Non solo: anche la metodologia con cui AlphaFold è in grado di predire le strutture delle proteine non ancora risolte è stata completamente condivisa con la comunità scientifica mondiale. Sembrerebbe davvero che, almeno da un punto di vista operativo, il problema del protein folding sia stato ormai quasi risolto: il condizionale e il "quasi" sono però necessari, per diversi motivi. Il primo è che un conto è riuscire a predire le strutture, un altro è comprendere, fin nei minimi dettagli, i processi che portano al ripiegamento di proteine, studiando ad esempio come queste ultime raggiungono la loro forma finale e quali sono i problemi che possono incontrare, tutti ovviamente legati a malattie di cui è meglio che la mia ipocondria non sappia nulla. Il secondo è che AlphaFold ha dimostrato di funzionare molto meglio di tutti gli altri metodi finora disponibili, ma gli errori ci sono ancora: le predizioni miglioreranno man mano che aumenteranno anche i dati sperimentali su cui si basa il processo di inferenza automatico di AlphaFold (o apprendimento automatico o "machine learning", in base al livello di impressione che vogliamo fare su interlocutori, follower, finanziatori, amici e amanti). Il terzo è che ci sono regioni delle proteine per le quali non è stato possibile predire con certezza la forma, perché probabilmente corrispondono a regioni intrinsecamente disordinate o perché non esistono segmenti di proteine analoghe con le quali l'algoritmo di AlphaFold ha potuto confrontarsi. 

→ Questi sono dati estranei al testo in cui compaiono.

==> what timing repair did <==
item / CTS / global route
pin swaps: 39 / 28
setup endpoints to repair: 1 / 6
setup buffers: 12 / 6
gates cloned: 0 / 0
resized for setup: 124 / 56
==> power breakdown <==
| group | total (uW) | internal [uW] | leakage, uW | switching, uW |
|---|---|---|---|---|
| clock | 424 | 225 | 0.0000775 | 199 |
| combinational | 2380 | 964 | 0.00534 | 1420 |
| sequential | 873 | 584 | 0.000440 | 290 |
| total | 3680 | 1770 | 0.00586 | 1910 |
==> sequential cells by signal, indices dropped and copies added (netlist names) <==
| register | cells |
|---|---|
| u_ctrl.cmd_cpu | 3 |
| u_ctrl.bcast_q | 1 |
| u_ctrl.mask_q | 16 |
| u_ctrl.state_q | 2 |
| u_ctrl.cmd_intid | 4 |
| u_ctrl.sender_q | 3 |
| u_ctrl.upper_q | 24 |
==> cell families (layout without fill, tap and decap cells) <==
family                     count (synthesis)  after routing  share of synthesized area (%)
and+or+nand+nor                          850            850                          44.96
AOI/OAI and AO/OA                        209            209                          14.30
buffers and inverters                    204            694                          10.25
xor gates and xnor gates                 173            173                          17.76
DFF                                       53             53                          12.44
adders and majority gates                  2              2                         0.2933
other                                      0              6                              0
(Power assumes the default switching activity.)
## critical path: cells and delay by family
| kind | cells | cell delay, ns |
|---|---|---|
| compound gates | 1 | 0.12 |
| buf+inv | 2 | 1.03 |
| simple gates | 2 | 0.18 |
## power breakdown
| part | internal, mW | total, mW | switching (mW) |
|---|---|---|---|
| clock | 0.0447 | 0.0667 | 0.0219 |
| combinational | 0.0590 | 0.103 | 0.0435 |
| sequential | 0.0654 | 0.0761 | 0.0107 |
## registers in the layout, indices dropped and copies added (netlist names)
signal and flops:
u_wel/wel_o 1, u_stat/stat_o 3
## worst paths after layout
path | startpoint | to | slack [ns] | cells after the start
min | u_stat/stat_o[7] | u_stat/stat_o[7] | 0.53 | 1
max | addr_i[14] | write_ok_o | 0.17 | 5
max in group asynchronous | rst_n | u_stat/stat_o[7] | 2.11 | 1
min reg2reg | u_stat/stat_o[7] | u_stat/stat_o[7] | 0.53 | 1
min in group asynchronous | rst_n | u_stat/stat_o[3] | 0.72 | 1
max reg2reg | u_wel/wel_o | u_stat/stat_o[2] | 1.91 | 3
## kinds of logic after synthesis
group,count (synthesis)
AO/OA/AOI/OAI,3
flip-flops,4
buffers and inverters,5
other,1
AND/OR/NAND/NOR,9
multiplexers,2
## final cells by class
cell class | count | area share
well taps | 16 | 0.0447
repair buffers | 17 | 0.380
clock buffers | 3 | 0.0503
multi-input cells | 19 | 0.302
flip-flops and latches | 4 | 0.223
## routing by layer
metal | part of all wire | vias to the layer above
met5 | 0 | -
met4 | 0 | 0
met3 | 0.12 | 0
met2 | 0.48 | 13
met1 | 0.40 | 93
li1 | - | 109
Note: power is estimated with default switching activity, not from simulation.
**config.mk**
```make
export PLATFORM = sky130hd
export DESIGN_NAME = memModeDecoder
export DESIGN_NICKNAME = d
export VERILOG_FILES = /design/src/rtl/memModePkg.sv /design/src/rtl/memModeDatapath.sv /design/src/rtl/memModeCtrl.sv /design/src/rtl/memModeDecoder.sv
export SDC_FILE = /design/constraint.sdc
export NUM_CORES = 1
export LEC_CHECK = 0
export BUFFER_PORTS_ARGS = -buffer_cell sky130_fd_sc_hd__buf_2
export CAP_MARGIN = 40
export CORE_UTILIZATION = 43
export CTS_CLUSTER_DIAMETER = 60
export DETAILED_ROUTE_END_ITERATION = 8
export PLACE_DENSITY = 0.78
export SETUP_SLACK_MARGIN = 0.15
export SYNTH_ARGS = -nofsm -noshare
export SYNTH_HDL_FRONTEND = slang
export SYNTH_HIERARCHICAL = 1
export SYNTH_SLANG_ARGS = --single-unit
```
**constraint.sdc**
```tcl
create_clock -name clk -period 3.15 [get_ports clk]
set_input_delay 0.4725 -clock clk [delete_from_list [all_inputs] [get_ports clk]]
set_output_delay 0.4725 -clock clk [all_outputs]
set_load 0.01 [all_outputs]
```
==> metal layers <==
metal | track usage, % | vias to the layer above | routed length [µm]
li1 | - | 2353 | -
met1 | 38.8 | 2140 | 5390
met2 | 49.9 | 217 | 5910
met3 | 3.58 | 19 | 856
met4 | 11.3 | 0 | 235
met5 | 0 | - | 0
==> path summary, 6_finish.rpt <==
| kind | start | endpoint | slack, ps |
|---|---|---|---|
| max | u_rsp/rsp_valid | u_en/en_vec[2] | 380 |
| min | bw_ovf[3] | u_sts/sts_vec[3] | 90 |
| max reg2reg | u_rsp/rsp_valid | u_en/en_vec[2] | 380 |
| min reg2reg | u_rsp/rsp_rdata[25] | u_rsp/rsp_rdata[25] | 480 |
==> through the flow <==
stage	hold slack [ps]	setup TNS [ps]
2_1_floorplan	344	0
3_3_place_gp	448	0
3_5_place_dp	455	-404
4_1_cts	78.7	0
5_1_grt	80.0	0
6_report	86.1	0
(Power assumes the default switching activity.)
===== src/rtl/clk_div_frac.sv =====
module clk_div_frac #(
  parameter int NCH = 2
) (
  input  logic           clk,
  input  logic           rst,
  input  logic [2:0]     n_code,
  input  logic           upd,
  output logic [NCH-1:0] out_p,
  output logic [NCH-1:0] out_n
);
  localparam int MAX_HALF = 24;
  localparam int CNT_W = $clog2(MAX_HALF + 1);

  function automatic logic [CNT_W-1:0] half_of(input logic [2:0] c);
    case (c)
      3'd0: half_of = CNT_W'(2);
      3'd1: half_of = CNT_W'(3);
      3'd2: half_of = CNT_W'(4);
      3'd3: half_of = CNT_W'(6);
      3'd4: half_of = CNT_W'(8);
      3'd5: half_of = CNT_W'(12);
      3'd6: half_of = CNT_W'(16);
      default: half_of = CNT_W'(24);
    endcase
  endfunction

  logic [2:0]       cur_code, pend_code;
  logic             pend_v;
  logic [CNT_W-1:0] cnt;
  logic             lvl;

  wire [CNT_W-1:0] half   = half_of(cur_code);
  wire             at_end = (cnt == half - CNT_W'(1));
  wire             ck     = lvl & ~rst;

  always_ff @(posedge clk) begin
    if (rst) begin
      cnt       <= '0;
      lvl       <= 1'b0;
      cur_code  <= n_code;
      pend_code <= n_code;
      pend_v    <= 1'b0;
    end else begin
      if (at_end) begin
        cnt <= '0;
        lvl <= ~lvl;
        if (!lvl && pend_v) begin
          cur_code <= pend_code;
          pend_v   <= 1'b0;
        end
      end else begin
        cnt <= cnt + CNT_W'(1);
      end
      if (upd) begin
        pend_code <= n_code;
        pend_v    <= 1'b1;
      end
    end
  end

  for (genvar i = 0; i < NCH; i++) begin : g_ch
    assign out_p[i] = ck;
    assign out_n[i] = ~ck;
  end

  assert_reset_levels_R3: assert property (@(posedge clk)
    rst |-> (out_p == '0 && out_n == '1));

  assert_complement_R6: assert property (@(posedge clk) disable iff (rst)
    out_n == ~out_p);

  assert_channels_match_R5: assert property (@(posedge clk) disable iff (rst)
    out_p == {NCH{out_p[0]}});

  assert_code_swap_on_rise_R7: assert property (@(posedge clk) disable iff (rst)
    (cur_code != $past(cur_code)) |-> ($rose(lvl) || $past(rst)));

  assert_count_in_range_R2: assert property (@(posedge clk) disable iff (rst)
    cnt < half);
endmodule
$ cat src/rtl/dc_offset_corrector.sv
module dc_offset_corrector #(
  parameter int DW   = 12,
  parameter int KW   = 4,
  parameter int KMAX = 13,
  parameter int SB   = 14
) (
  input  logic          clk,
  input  logic          rst_n,
  input  logic          in_valid,
  input  logic [DW-1:0] in_data,
  input  logic [KW-1:0] k_sel,
  input  logic          est_en,
  input  logic          apply_en,
  input  logic          freeze,
  output logic          out_valid,
  output logic [DW-1:0] out_data,
  output logic [DW-1:0] dc_est
);
  localparam int FRAC = SB + KMAX;
  localparam int AW   = DW + FRAC + 1;
  localparam int SW   = $clog2(FRAC + 1);

  logic signed [AW-1:0] acc, xs, err, acc_nxt;
  logic [KW-1:0]        k_eff;
  logic [SW-1:0]        shamt;
  logic signed [DW:0]   diff;
  logic [DW-1:0]        corr;

  assign k_eff   = (k_sel > KW'(KMAX)) ? KW'(KMAX) : k_sel;
  assign shamt   = SW'(k_eff) + SW'(SB);
  assign xs      = {in_data[DW-1], in_data, {FRAC{1'b0}}};
  assign err     = xs - acc;
  assign acc_nxt = acc + (err >>> shamt);
  assign dc_est  = acc[AW-2 -: DW];

  assign diff = {in_data[DW-1], in_data} - {dc_est[DW-1], dc_est};
  assign corr = (diff[DW] == diff[DW-1]) ? diff[DW-1:0]
              : {diff[DW], {(DW-1){~diff[DW]}}};

  always_ff @(posedge clk or negedge rst_n) begin
    if (!rst_n) begin
      acc       <= '0;
      out_valid <= 1'b0;
      out_data  <= '0;
    end else begin
      out_valid <= in_valid;
      if (in_valid) begin
        out_data <= apply_en ? corr : in_data;
        if (est_en && !freeze) acc <= acc_nxt;
      end
    end
  end
endmodule

$ cat config.mk
export PLATFORM = sky130hd
export DESIGN_NAME = dc_offset_corrector
export DESIGN_NICKNAME = d
export VERILOG_FILES = /design/src/rtl/dc_offset_corrector.sv
export SDC_FILE = /design/constraint.sdc
export NUM_CORES = 1
export LEC_CHECK = 0
export ABC_AREA = 1
export BUFFER_PORTS_ARGS = -buffer_cell sky130_fd_sc_hd__buf_2
export CAP_MARGIN = 20
export CORE_AREA = 5 5 169 171
export DETAILED_ROUTE_END_ITERATION = 10
export DIE_AREA = 0 0 174 176
export PLACE_DENSITY = 0.46
export RECOVER_POWER = 50
export SYNTH_ARGS = -nofsm -noshare
export SYNTH_HDL_FRONTEND = slang
export SYNTH_SLANG_ARGS = --single-unit
$ cat constraint.sdc
create_clock -name clk -period 7.6 [get_ports clk]
set_input_delay 0.38 -clock clk [delete_from_list [all_inputs] [get_ports clk]]
set_output_delay 0.38 -clock clk [all_outputs]
set_load 0.03 [all_outputs]
==> metrics.md <==
| Metric | Value |
|---|---|
| Status | finished with violations |
| Failing checks | capacitance limit, slew limit |
| Uppermost routed layer | met4 |
| EDFF count, synth | 0 |
| Clock latency on the worst-skew pair | 0.32 ns |
| Slew Limit Fails | 54 |
| Die area | roughly 30,000 um2 |
| Startpoint types | flip-flop |
| Min Tclk post-route | roughly 5.3 ns |
| PostCTS Resize Cnt | 0 |
| CTS H-tree lvls | 2 |
| Antenna violations before repair | 0 |
| CTS buffer count | 5 |
| Worst r2r path cells | 30 |
| Gr usage total | 0.209 |
| WL met2 | 14.6 mm |
| First DRT Iteration DRCs | 853 |
| Endpoint type of the worst setup path | flip-flop |
| Clock Skews | 0.0154 ns |
| Via density | 5.15 |
| Yosys top cell area share | 0.214 |
| Post-CTS Setup Bufs | 0 |
| GPL Wtd Cong | 0.994 |
| Clock Pin Slew Worst Setup and Hold Paths | about 0.090 ns |
| Worst EP required | 7.78 ns |
| Critical path buffer and inverter count | 5 |
| Register area | 1330 um2 |
| Multi-input combinational cell area | 5720 um2 |
| CTS Root Cell | clkbuf_16 |
| #FFs+latches synth | 53 |
| Syn Inst Count | between 1,000 and 1,500 |
| Slew margin rel. | -1.23 |
| Mapped Nets | approximately 1,500 |
| Largest delay share family, worst path | simple AND/OR/NAND/NOR gates |
| Synth Area per Inst | 5.61 um2 |
| Die H | 176 um |
| Syn-to-layout area delta | 8.22% |
| Final hold vios | 0 |
| Dominant synthesized flop cell | dfrtp_1 |
| Final TNS setup | 0 ns |
| Number of top-level pins | 47 |
| Ys Warns | 0 |
| CTS Hold Bufs | 0 |
| Final ANT Viol Nets | 0 |
| Max Root-Sink Buffers | 2 |
| Yosys cell types | between 40 and 50 |
| Max Clk Rate | 189 MHz |
| Dpl hpwl | 26.9 mm |
| RSZ-0062 raised after global routing | false |
| Initial Utilization | 0.298 |
| Most frequent cells in the layout | nand2_1 (453), inv_1 (184), nand3_1 (179) |
| Die W | 174 um |
| CP peak stage delay | ~0.45 ns |
| Clock sinks | 53 |
| HP Class | primary input to flip-flop |
| Pin count of the biggest net entering global routing | 54 |
| Drt drc | 0 |
| Worst Path Arrival | 5.47 ns |
| Final setup fails | 0 |
| Ys async rst share | 1.00 |
| Vias in the first global route | 8,973 |
| Post-route met1 wirelength | 15.3 mm |
| Fill count | approximately 3,100 |
| CP max-delay cell | dfrtp_1 |
| Core ar. | 26,700 um2 |
| Commonest non-fill, non-tap cell in the layout | nand2_1 |
| Number of diodes | 0 |
| Fin crit share | 0.697 |
| First-pass GRT wire length | 50.6 mm |
| Mapped Area | 7960 um2 |
| Congestion Overflow GR | 0 |
| Max_cap viols | 1 |
| Most used cell, CP | nand2_1 |
| Mean routed wirelength per cell | 18.2 um |
| CTS tree | yes |
| Drt total wl | 32.3 mm |
| Area leader, netlist | nand2_1 |
| Port buffer count | 46 |
| Nets | 1,514 |
| Levels on crit path | 30 |
| Hold path cells | 3 |
| Rows | 60 |
| Main area contributors after synthesis | nand2_1 (21%), dfrtp_1 (17%), nand3_1 (11%) |
| Critical path peak fanout | 6 |
| Vias | between 9,000 and 10,000 |
| Worst Tran Pin Value | 3.34 ns |
| Layout cells sized above 1 | 0.0591 |
| DR pass1 iterations | 6 |
| CP Class | flip-flop to flip-flop |
| Share of the yosys chip area belonging to registers | 0.167 |
| WL met3 | 1.49 mm |
synthesized netlist by cell type, drive strengths merged (5+ instances only):
cell    count
nor2      154
a31oi      11
nor3        9
xnor2      13
clkbuf     18
xor2       26
dfrtp      53
ha         53
o21a        5
o21bai      7
a21oi      76
nand3     180
or2         9
a21o        6
inv       189
buf        22
nand4      16
o21ai      93
nand2     460
layer usage:
metal | up-vias | global-route usage
met5 | - | 0
met4 | 0 | 0.0637
met3 | 52 | 0.0195
met2 | 252 | 0.342
met1 | 4242 | 0.293
li1 | 4610 | -
registers in the layout (all words and copies together) (netlist names):
signal and flops:
out_data 12, acc 40, out_valid 1
area by class of cell:
class,count,area share
multi-input cells,1136,0.664
flip-flops and latches,53,0.154
inverters,189,0.0823
well taps,341,0.0495
repair buffers,52,0.0298
clock buffers,7,0.0166
clock inverters,1,0.00349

Resta solo una certezza: avremo tanto, ma proprio tanto da lavorare cercando di non cadere nell'errore di pensare che queste magnifiche sorti e progressive possano davvero renderci più forti e invulnerabili di tutto e tutti, come purtroppo questi ultimi due anni hanno dimostrato, dando ragione al poeta di Recanati che reputava la ginestra "più saggia, ma tanto meno inferma dell'uom, quanto le frali tue stirpi non credesti o dal fato o da te fatte immortali." O da AlphaFold e la biofisica computazionale, aggiungo io, caro Giacomo. E scusami se ho abusato della tua bellissima poesia.